#### EXERCISE INSTRUCTIONS
Output the data that follows exactly, line for line.

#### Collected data

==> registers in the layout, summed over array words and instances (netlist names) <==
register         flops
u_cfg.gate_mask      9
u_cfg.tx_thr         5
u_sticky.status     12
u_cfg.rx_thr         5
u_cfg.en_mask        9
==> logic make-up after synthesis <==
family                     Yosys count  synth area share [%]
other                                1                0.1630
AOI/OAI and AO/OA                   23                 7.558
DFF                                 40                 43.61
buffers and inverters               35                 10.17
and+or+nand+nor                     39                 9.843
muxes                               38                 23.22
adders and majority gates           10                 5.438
===== src/rtl/intc_pkg.sv =====
// Shared definitions for the interrupt combiner.
// Assumes a fixed set of four software views selected by a two-bit code.
package intc_pkg;

    localparam int VIEW_W = 2;

    typedef enum logic [VIEW_W-1:0] {
        VIEW_RAW   = 2'd0,
        VIEW_FLAGS = 2'd1,
        VIEW_ENSET = 2'd2,
        VIEW_ENCLR = 2'd3
    } view_e;

endpackage


===== src/rtl/intc_src_bank.sv =====
// Source bank: one sticky flag per event position, nothing stored for
// level positions. Produces the raw view (flags ORed with live inputs).
// Assumes set/clear masks arrive already decoded for this cycle.
module intc_src_bank #(
    parameter int                N_SRC      = 12,
    parameter logic [N_SRC-1:0]  EVENT_MASK = '1
) (
    input  logic             clk,
    input  logic             rst_n,
    input  logic [N_SRC-1:0] src_i,
    input  logic [N_SRC-1:0] set_i,
    input  logic [N_SRC-1:0] clr_i,
    output logic [N_SRC-1:0] lat_o,
    output logic [N_SRC-1:0] raw_o
);

    // Level positions never look at the software masks.
    logic unused_lvl;
    assign unused_lvl = ^((set_i | clr_i) & ~EVENT_MASK);

    for (genvar g = 0; g < N_SRC; g++) begin : g_pos
        if (EVENT_MASK[g]) begin : g_evt
            logic flag_q;
            // Sticky flag: hardware or software set beats software clear.
            always_ff @(posedge clk) begin
                if (!rst_n) flag_q <= 1'b0;
                else        flag_q <= src_i[g] | set_i[g] | (flag_q & ~clr_i[g]);
            end
            assign lat_o[g] = flag_q;
        end else begin : g_lvl
            assign lat_o[g] = 1'b0;
        end
    end

    // Raw view merges stored flags and live inputs.
    assign raw_o = lat_o | src_i;

endmodule
### config.mk
export PLATFORM = sky130hd
export DESIGN_NAME = lane_sync_tx
export DESIGN_NICKNAME = d
export VERILOG_FILES = /design/src/rtl/lane_sync_pkg.sv /design/src/rtl/lane_sync_detect.sv /design/src/rtl/lane_pos_counter.sv /design/src/rtl/lane_ilas_gen.sv /design/src/rtl/lane_sync_tx.sv
export SDC_FILE = /design/constraint.sdc
export NUM_CORES = 1
export LEC_CHECK = 0
export BUFFER_PORTS_ARGS = -buffer_cell sky130_fd_sc_hd__buf_2
export CORE_UTILIZATION = 61
export DETAILED_ROUTE_END_ITERATION = 10
export PLACE_DENSITY = 0.86
export SETUP_SLACK_MARGIN = 0.5
export SLEW_MARGIN = 20
export SYNTH_ARGS = -nofsm -noshare
export SYNTH_HDL_FRONTEND = slang
export SYNTH_SLANG_ARGS = --single-unit
### constraint.sdc
create_clock -name clk -period 5.4 [get_ports clk]
set_input_delay 0.81 -clock clk [delete_from_list [all_inputs] [get_ports clk]]
set_output_delay 0.81 -clock clk [all_outputs]
set_load 0.005 [all_outputs]
### src/rtl/lane_sync_pkg.sv
package lane_sync_pkg;

    typedef enum logic [1:0] {
        ST_CGS  = 2'd0,
        ST_ILAS = 2'd1,
        ST_DATA = 2'd2
    } link_state_t;

    typedef struct packed {
        logic       is_ctrl;
        logic [7:0] value;
    } lane_char_t;

    localparam logic [7:0] K28_0 = 8'h1C;
    localparam logic [7:0] K28_3 = 8'h7C;
    localparam logic [7:0] K28_4 = 8'h9C;
    localparam logic [7:0] K28_5 = 8'hBC;

    localparam int CFG_FIRST = 2;
    localparam int CFG_LEN   = 4;

    function automatic logic [7:0] cfg_octet(input logic [1:0] idx,
                                             input logic [7:0] f_m1,
                                             input logic [7:0] k_m1,
                                             input logic [1:0] en);
        logic [7:0] en8;
        en8 = {6'b0, en};
        case (idx)
            2'd0:    return f_m1;
            2'd1:    return k_m1;
            2'd2:    return en8;
            default: return f_m1 + k_m1 + en8;
        endcase
    endfunction

endpackage

### src/rtl/lane_sync_detect.sv
module lane_sync_detect (
    input  logic clk,
    input  logic rst,
    input  logic sync_n,
    output logic resync
);
    logic low_q;

    always_ff @(posedge clk) begin
        if (rst) low_q <= 1'b0;
        else     low_q <= ~sync_n;
    end

    assign resync = ~sync_n & low_q;
endmodule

#### YOUR SOLUTION
==> registers in the layout, summed over array words and instances (netlist names) <==
register         flops
u_cfg.gate_mask      9
u_cfg.tx_thr         5
u_sticky.status     12
u_cfg.rx_thr         5
u_cfg.en_mask        9
==> logic make-up after synthesis <==
family                     Yosys count  synth area share [%]
other                                1                0.1630
AOI/OAI and AO/OA                   23                 7.558
DFF                                 40                 43.61
buffers and inverters               35                 10.17
and+or+nand+nor                     39                 9.843
muxes                               38                 23.22
adders and majority gates           10                 5.438
===== src/rtl/intc_pkg.sv =====
// Shared definitions for the interrupt combiner.
// Assumes a fixed set of four software views selected by a two-bit code.
package intc_pkg;

    localparam int VIEW_W = 2;

    typedef enum logic [VIEW_W-1:0] {
        VIEW_RAW   = 2'd0,
        VIEW_FLAGS = 2'd1,
        VIEW_ENSET = 2'd2,
        VIEW_ENCLR = 2'd3
    } view_e;

endpackage


===== src/rtl/intc_src_bank.sv =====
// Source bank: one sticky flag per event position, nothing stored for
// level positions. Produces the raw view (flags ORed with live inputs).
// Assumes set/clear masks arrive already decoded for this cycle.
module intc_src_bank #(
    parameter int                N_SRC      = 12,
    parameter logic [N_SRC-1:0]  EVENT_MASK = '1
) (
    input  logic             clk,
    input  logic             rst_n,
    input  logic [N_SRC-1:0] src_i,
    input  logic [N_SRC-1:0] set_i,
    input  logic [N_SRC-1:0] clr_i,
    output logic [N_SRC-1:0] lat_o,
    output logic [N_SRC-1:0] raw_o
);

    // Level positions never look at the software masks.
    logic unused_lvl;
    assign unused_lvl = ^((set_i | clr_i) & ~EVENT_MASK);

    for (genvar g = 0; g < N_SRC; g++) begin : g_pos
        if (EVENT_MASK[g]) begin : g_evt
            logic flag_q;
            // Sticky flag: hardware or software set beats software clear.
            always_ff @(posedge clk) begin
                if (!rst_n) flag_q <= 1'b0;
                else        flag_q <= src_i[g] | set_i[g] | (flag_q & ~clr_i[g]);
            end
            assign lat_o[g] = flag_q;
        end else begin : g_lvl
            assign lat_o[g] = 1'b0;
        end
    end

    // Raw view merges stored flags and live inputs.
    assign raw_o = lat_o | src_i;

endmodule
### config.mk
export PLATFORM = sky130hd
export DESIGN_NAME = lane_sync_tx
export DESIGN_NICKNAME = d
export VERILOG_FILES = /design/src/rtl/lane_sync_pkg.sv /design/src/rtl/lane_sync_detect.sv /design/src/rtl/lane_pos_counter.sv /design/src/rtl/lane_ilas_gen.sv /design/src/rtl/lane_sync_tx.sv
export SDC_FILE = /design/constraint.sdc
export NUM_CORES = 1
export LEC_CHECK = 0
export BUFFER_PORTS_ARGS = -buffer_cell sky130_fd_sc_hd__buf_2
export CORE_UTILIZATION = 61
export DETAILED_ROUTE_END_ITERATION = 10
export PLACE_DENSITY = 0.86
export SETUP_SLACK_MARGIN = 0.5
export SLEW_MARGIN = 20
export SYNTH_ARGS = -nofsm -noshare
export SYNTH_HDL_FRONTEND = slang
export SYNTH_SLANG_ARGS = --single-unit
### constraint.sdc
create_clock -name clk -period 5.4 [get_ports clk]
set_input_delay 0.81 -clock clk [delete_from_list [all_inputs] [get_ports clk]]
set_output_delay 0.81 -clock clk [all_outputs]
set_load 0.005 [all_outputs]
### src/rtl/lane_sync_pkg.sv
package lane_sync_pkg;

    typedef enum logic [1:0] {
        ST_CGS  = 2'd0,
        ST_ILAS = 2'd1,
        ST_DATA = 2'd2
    } link_state_t;

    typedef struct packed {
        logic       is_ctrl;
        logic [7:0] value;
    } lane_char_t;

    localparam logic [7:0] K28_0 = 8'h1C;
    localparam logic [7:0] K28_3 = 8'h7C;
    localparam logic [7:0] K28_4 = 8'h9C;
    localparam logic [7:0] K28_5 = 8'hBC;

    localparam int CFG_FIRST = 2;
    localparam int CFG_LEN   = 4;

    function automatic logic [7:0] cfg_octet(input logic [1:0] idx,
                                             input logic [7:0] f_m1,
                                             input logic [7:0] k_m1,
                                             input logic [1:0] en);
        logic [7:0] en8;
        en8 = {6'b0, en};
        case (idx)
            2'd0:    return f_m1;
            2'd1:    return k_m1;
            2'd2:    return en8;
            default: return f_m1 + k_m1 + en8;
        endcase
    endfunction

endpackage

### src/rtl/lane_sync_detect.sv
module lane_sync_detect (
    input  logic clk,
    input  logic rst,
    input  logic sync_n,
    output logic resync
);
    logic low_q;

    always_ff @(posedge clk) begin
        if (rst) low_q <= 1'b0;
        else     low_q <= ~sync_n;
    end

    assign resync = ~sync_n & low_q;
endmodule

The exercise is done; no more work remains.